Sleeping less than six hours a night or experiencing poor-quality rest has been independently linked to an increased risk of subclinical multiterritory atherosclerosis, a team of Spanish researchers reported in the Journal of the American College of Cardiology Jan. 14.
“Sleep is an essential physiological process that protects our physical and mental health,” Fernando Dominguez, MD, PhD, and coauthors wrote in the journal. “Sleep deficiency is highly prevalent in Western societies, and epidemiological studies suggest that not only short but also long sleep duration is related to an increased cardiovascular risk.”
Sleep quality and duration have been tied to coronary heart disease, stroke and subclinical atherosclerosis in the past, the authors said, but most studies rely on self-reported questionnaires for data about patients’ sleep patterns and haven’t employed any of the updated, more advanced technologies for accurately measuring atherosclerosis.
Dominguez and his team, which included JACC editor-in-chief Valentin Fuster, MD, PhD, obtained seven-day actigraphic recording data from 3,974 patients enrolled in the PESA (Progression of Early Subclinical Atherosclerosis) study in an effort to link actigraphy-measured sleep parameters with subclinical atherosclerosis.
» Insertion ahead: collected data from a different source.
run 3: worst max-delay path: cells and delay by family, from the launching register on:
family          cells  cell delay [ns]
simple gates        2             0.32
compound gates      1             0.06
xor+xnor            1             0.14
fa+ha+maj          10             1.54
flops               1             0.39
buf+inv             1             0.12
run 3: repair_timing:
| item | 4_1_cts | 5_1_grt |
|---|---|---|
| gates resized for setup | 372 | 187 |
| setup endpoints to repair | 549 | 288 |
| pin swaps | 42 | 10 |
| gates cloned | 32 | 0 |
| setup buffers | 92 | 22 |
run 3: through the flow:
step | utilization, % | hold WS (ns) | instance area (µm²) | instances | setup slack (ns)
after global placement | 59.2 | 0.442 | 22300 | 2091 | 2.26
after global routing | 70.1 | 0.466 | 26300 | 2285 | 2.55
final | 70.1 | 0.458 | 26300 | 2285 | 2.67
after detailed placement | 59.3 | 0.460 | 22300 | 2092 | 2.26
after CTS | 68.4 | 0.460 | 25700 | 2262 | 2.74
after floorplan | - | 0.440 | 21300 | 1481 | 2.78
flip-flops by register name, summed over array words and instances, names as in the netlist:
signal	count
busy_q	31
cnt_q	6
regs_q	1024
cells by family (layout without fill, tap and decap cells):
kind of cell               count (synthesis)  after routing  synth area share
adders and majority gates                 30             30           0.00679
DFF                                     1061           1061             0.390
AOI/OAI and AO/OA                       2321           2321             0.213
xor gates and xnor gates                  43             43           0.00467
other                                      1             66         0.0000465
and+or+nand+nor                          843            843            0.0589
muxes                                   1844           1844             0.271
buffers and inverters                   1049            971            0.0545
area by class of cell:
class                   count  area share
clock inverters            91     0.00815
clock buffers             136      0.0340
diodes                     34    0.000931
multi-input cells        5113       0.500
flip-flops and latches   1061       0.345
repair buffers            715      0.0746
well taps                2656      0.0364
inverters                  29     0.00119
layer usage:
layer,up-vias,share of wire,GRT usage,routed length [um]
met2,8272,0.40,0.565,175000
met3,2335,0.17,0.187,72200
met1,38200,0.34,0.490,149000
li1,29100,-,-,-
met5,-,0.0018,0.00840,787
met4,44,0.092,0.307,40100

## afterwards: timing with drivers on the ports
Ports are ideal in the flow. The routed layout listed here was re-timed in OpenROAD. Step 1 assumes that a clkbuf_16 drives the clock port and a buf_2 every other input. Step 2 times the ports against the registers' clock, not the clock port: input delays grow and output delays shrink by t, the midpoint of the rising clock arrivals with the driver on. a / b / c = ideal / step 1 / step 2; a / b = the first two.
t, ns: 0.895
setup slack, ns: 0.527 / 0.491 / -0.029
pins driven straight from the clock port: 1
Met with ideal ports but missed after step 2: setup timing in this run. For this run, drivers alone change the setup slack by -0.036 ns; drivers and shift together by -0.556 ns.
The population was middle-aged and comprised mostly of men.
The researchers divided subjects into four groups: those who had very short sleep duration (less than 6 hours), short sleep duration (6 to 7 hours), reference sleep duration (7 to 8 hours) and long sleep duration (more than 8 hours). Carotid and femoral 3D vascular ultrasound and cardiac CT were used to quantify coronary calcification and noncoronary atherosclerosis.
After adjusting for conventional risk factors, Dominguez et al. reported “very short” sleep duration was independently associated with a 27 percent higher risk of atherosclerosis throughout the body. Patients in the highest quintile of sleep fragmentation were similarly affected, presenting with 34 percent higher prevalence of multiple affected noncoronary territories than a control group. The team didn’t find any differences in coronary artery calcification based on sleep duration.
“The study by Dominguez et al. extends the published reports on sleep duration and vascular disease to an early middle-aged cohort by using an objective measure of sleep duration and sensitive measures of atherosclerosis in multiple vascular territories,” Daniel J. Gottlieb, MD, MPH, and Deepak L. Bhatt, MD, MPH, wrote in a related JACC editorial. “Unfortunately, the study sheds little light on the potential mechanisms underlying the relation of sleep to vascular disease.”
Gottlieb and Bhatt said the study missed an opportunity to study blood pressure and glucose metabolism more closely, since both acute and chronic sleep deprivation have been associated with hypertension and diabetes mellitus and those conditions were more common in the study cohort that got the least amount of sleep.
“Neither blood pressure nor glucose metabolism was assessed with sufficiently comprehensive measures to explore these factors as potential effect mediators,” they wrote. “More importantly, the causes of short sleep duration and sleep fragmentation in this cohort are unknown.”